EXERCISE REQUIREMENTS:
Give back all of the data exactly as it appears here.
TASK MATERIAL section start
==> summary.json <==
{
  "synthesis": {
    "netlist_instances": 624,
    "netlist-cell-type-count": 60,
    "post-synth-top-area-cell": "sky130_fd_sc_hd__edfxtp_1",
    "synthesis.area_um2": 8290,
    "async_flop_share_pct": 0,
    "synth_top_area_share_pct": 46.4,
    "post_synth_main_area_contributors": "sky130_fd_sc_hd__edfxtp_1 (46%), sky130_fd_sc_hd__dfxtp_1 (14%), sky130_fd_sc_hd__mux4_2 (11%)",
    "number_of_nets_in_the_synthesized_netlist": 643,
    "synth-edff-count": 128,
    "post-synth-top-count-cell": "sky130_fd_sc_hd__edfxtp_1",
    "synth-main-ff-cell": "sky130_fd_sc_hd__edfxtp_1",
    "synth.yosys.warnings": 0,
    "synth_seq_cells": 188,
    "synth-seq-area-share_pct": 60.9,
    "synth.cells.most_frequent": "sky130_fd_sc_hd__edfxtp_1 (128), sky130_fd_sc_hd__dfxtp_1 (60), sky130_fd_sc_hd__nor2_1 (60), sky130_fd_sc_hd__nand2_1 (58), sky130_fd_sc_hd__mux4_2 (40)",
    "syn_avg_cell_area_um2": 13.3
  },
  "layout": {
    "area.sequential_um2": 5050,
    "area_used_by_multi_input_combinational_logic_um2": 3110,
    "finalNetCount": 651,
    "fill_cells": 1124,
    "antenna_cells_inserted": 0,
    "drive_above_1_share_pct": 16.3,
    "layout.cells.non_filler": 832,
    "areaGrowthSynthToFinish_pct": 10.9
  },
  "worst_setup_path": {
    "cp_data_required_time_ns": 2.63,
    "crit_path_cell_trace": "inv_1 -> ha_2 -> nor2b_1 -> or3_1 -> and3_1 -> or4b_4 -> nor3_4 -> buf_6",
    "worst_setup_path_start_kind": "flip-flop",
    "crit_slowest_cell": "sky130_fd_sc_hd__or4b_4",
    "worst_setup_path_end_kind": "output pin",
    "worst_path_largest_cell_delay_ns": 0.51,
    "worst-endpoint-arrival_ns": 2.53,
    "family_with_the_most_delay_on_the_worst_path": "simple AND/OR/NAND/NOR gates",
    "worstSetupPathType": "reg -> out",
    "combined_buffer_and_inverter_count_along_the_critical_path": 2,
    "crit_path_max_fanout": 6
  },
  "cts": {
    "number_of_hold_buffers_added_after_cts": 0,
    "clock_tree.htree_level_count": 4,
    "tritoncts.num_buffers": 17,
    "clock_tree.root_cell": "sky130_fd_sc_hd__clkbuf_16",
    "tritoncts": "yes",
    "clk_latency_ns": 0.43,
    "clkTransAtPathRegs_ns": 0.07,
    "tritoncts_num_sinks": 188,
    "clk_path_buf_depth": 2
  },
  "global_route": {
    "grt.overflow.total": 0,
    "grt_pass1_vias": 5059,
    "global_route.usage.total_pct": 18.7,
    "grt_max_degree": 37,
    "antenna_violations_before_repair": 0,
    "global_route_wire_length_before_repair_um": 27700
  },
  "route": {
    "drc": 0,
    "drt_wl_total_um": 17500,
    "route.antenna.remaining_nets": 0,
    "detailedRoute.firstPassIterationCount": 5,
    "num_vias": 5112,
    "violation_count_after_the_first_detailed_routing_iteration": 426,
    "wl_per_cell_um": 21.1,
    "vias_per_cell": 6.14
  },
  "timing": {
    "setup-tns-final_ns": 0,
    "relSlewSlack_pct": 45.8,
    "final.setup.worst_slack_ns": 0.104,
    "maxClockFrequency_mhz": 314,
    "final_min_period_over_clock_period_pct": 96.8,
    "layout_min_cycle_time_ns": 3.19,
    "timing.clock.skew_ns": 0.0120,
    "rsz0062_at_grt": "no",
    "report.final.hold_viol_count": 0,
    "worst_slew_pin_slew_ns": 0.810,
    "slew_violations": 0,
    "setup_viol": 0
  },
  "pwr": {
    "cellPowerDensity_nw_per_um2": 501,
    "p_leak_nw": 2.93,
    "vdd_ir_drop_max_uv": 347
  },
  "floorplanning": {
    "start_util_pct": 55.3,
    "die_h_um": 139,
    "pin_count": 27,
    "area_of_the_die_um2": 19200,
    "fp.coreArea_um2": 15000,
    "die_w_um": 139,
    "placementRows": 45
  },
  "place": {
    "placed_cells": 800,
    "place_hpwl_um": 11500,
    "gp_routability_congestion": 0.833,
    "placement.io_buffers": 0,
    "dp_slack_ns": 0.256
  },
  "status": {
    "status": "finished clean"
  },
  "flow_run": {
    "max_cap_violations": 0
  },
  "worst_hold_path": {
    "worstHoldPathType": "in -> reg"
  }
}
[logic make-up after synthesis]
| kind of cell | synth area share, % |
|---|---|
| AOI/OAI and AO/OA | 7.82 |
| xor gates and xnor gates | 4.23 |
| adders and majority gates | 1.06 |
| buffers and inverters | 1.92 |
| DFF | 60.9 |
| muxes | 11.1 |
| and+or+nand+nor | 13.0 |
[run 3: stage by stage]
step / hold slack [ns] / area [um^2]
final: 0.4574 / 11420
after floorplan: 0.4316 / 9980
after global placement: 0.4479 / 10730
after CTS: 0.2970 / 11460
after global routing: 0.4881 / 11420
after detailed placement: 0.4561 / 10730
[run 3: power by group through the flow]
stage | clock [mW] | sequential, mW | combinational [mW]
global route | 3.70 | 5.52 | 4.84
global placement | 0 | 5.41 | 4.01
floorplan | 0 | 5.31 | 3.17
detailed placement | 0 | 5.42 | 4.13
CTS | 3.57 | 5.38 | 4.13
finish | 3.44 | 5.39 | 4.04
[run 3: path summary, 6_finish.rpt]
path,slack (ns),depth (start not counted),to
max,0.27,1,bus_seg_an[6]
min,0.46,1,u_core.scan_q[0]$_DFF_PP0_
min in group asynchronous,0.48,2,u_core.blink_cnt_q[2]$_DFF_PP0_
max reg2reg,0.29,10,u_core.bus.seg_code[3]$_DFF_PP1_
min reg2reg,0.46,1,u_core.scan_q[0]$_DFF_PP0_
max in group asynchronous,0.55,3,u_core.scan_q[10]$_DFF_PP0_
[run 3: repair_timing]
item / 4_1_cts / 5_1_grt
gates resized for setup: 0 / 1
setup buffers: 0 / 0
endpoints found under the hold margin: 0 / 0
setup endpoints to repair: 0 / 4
TASK MATERIAL section end
EXERCISE RESULT:
==> summary.json <==
{
  "synthesis": {
    "netlist_instances": 624,
    "netlist-cell-type-count": 60,
    "post-synth-top-area-cell": "sky130_fd_sc_hd__edfxtp_1",
    "synthesis.area_um2": 8290,
    "async_flop_share_pct": 0,
    "synth_top_area_share_pct": 46.4,
    "post_synth_main_area_contributors": "sky130_fd_sc_hd__edfxtp_1 (46%), sky130_fd_sc_hd__dfxtp_1 (14%), sky130_fd_sc_hd__mux4_2 (11%)",
    "number_of_nets_in_the_synthesized_netlist": 643,
    "synth-edff-count": 128,
    "post-synth-top-count-cell": "sky130_fd_sc_hd__edfxtp_1",
    "synth-main-ff-cell": "sky130_fd_sc_hd__edfxtp_1",
    "synth.yosys.warnings": 0,
    "synth_seq_cells": 188,
    "synth-seq-area-share_pct": 60.9,
    "synth.cells.most_frequent": "sky130_fd_sc_hd__edfxtp_1 (128), sky130_fd_sc_hd__dfxtp_1 (60), sky130_fd_sc_hd__nor2_1 (60), sky130_fd_sc_hd__nand2_1 (58), sky130_fd_sc_hd__mux4_2 (40)",
    "syn_avg_cell_area_um2": 13.3
  },
  "layout": {
    "area.sequential_um2": 5050,
    "area_used_by_multi_input_combinational_logic_um2": 3110,
    "finalNetCount": 651,
    "fill_cells": 1124,
    "antenna_cells_inserted": 0,
    "drive_above_1_share_pct": 16.3,
    "layout.cells.non_filler": 832,
    "areaGrowthSynthToFinish_pct": 10.9
  },
  "worst_setup_path": {
    "cp_data_required_time_ns": 2.63,
    "crit_path_cell_trace": "inv_1 -> ha_2 -> nor2b_1 -> or3_1 -> and3_1 -> or4b_4 -> nor3_4 -> buf_6",
    "worst_setup_path_start_kind": "flip-flop",
    "crit_slowest_cell": "sky130_fd_sc_hd__or4b_4",
    "worst_setup_path_end_kind": "output pin",
    "worst_path_largest_cell_delay_ns": 0.51,
    "worst-endpoint-arrival_ns": 2.53,
    "family_with_the_most_delay_on_the_worst_path": "simple AND/OR/NAND/NOR gates",
    "worstSetupPathType": "reg -> out",
    "combined_buffer_and_inverter_count_along_the_critical_path": 2,
    "crit_path_max_fanout": 6
  },
  "cts": {
    "number_of_hold_buffers_added_after_cts": 0,
    "clock_tree.htree_level_count": 4,
    "tritoncts.num_buffers": 17,
    "clock_tree.root_cell": "sky130_fd_sc_hd__clkbuf_16",
    "tritoncts": "yes",
    "clk_latency_ns": 0.43,
    "clkTransAtPathRegs_ns": 0.07,
    "tritoncts_num_sinks": 188,
    "clk_path_buf_depth": 2
  },
  "global_route": {
    "grt.overflow.total": 0,
    "grt_pass1_vias": 5059,
    "global_route.usage.total_pct": 18.7,
    "grt_max_degree": 37,
    "antenna_violations_before_repair": 0,
    "global_route_wire_length_before_repair_um": 27700
  },
  "route": {
    "drc": 0,
    "drt_wl_total_um": 17500,
    "route.antenna.remaining_nets": 0,
    "detailedRoute.firstPassIterationCount": 5,
    "num_vias": 5112,
    "violation_count_after_the_first_detailed_routing_iteration": 426,
    "wl_per_cell_um": 21.1,
    "vias_per_cell": 6.14
  },
  "timing": {
    "setup-tns-final_ns": 0,
    "relSlewSlack_pct": 45.8,
    "final.setup.worst_slack_ns": 0.104,
    "maxClockFrequency_mhz": 314,
    "final_min_period_over_clock_period_pct": 96.8,
    "layout_min_cycle_time_ns": 3.19,
    "timing.clock.skew_ns": 0.0120,
    "rsz0062_at_grt": "no",
    "report.final.hold_viol_count": 0,
    "worst_slew_pin_slew_ns": 0.810,
    "slew_violations": 0,
    "setup_viol": 0
  },
  "pwr": {
    "cellPowerDensity_nw_per_um2": 501,
    "p_leak_nw": 2.93,
    "vdd_ir_drop_max_uv": 347
  },
  "floorplanning": {
    "start_util_pct": 55.3,
    "die_h_um": 139,
    "pin_count": 27,
    "area_of_the_die_um2": 19200,
    "fp.coreArea_um2": 15000,
    "die_w_um": 139,
    "placementRows": 45
  },
  "place": {
    "placed_cells": 800,
    "place_hpwl_um": 11500,
    "gp_routability_congestion": 0.833,
    "placement.io_buffers": 0,
    "dp_slack_ns": 0.256
  },
  "status": {
    "status": "finished clean"
  },
  "flow_run": {
    "max_cap_violations": 0
  },
  "worst_hold_path": {
    "worstHoldPathType": "in -> reg"
  }
}
[logic make-up after synthesis]
| kind of cell | synth area share, % |
|---|---|
| AOI/OAI and AO/OA | 7.82 |
| xor gates and xnor gates | 4.23 |
| adders and majority gates | 1.06 |
| buffers and inverters | 1.92 |
| DFF | 60.9 |
| muxes | 11.1 |
| and+or+nand+nor | 13.0 |
[run 3: stage by stage]
step / hold slack [ns] / area [um^2]
final: 0.4574 / 11420
after floorplan: 0.4316 / 9980
after global placement: 0.4479 / 10730
after CTS: 0.2970 / 11460
after global routing: 0.4881 / 11420
after detailed placement: 0.4561 / 10730
[run 3: power by group through the flow]
stage | clock [mW] | sequential, mW | combinational [mW]
global route | 3.70 | 5.52 | 4.84
global placement | 0 | 5.41 | 4.01
floorplan | 0 | 5.31 | 3.17
detailed placement | 0 | 5.42 | 4.13
CTS | 3.57 | 5.38 | 4.13
finish | 3.44 | 5.39 | 4.04
[run 3: path summary, 6_finish.rpt]
path,slack (ns),depth (start not counted),to
max,0.27,1,bus_seg_an[6]
min,0.46,1,u_core.scan_q[0]$_DFF_PP0_
min in group asynchronous,0.48,2,u_core.blink_cnt_q[2]$_DFF_PP0_
max reg2reg,0.29,10,u_core.bus.seg_code[3]$_DFF_PP1_
min reg2reg,0.46,1,u_core.scan_q[0]$_DFF_PP0_
max in group asynchronous,0.55,3,u_core.scan_q[10]$_DFF_PP0_
[run 3: repair_timing]
item / 4_1_cts / 5_1_grt
gates resized for setup: 0 / 1
setup buffers: 0 / 0
endpoints found under the hold margin: 0 / 0
setup endpoints to repair: 0 / 4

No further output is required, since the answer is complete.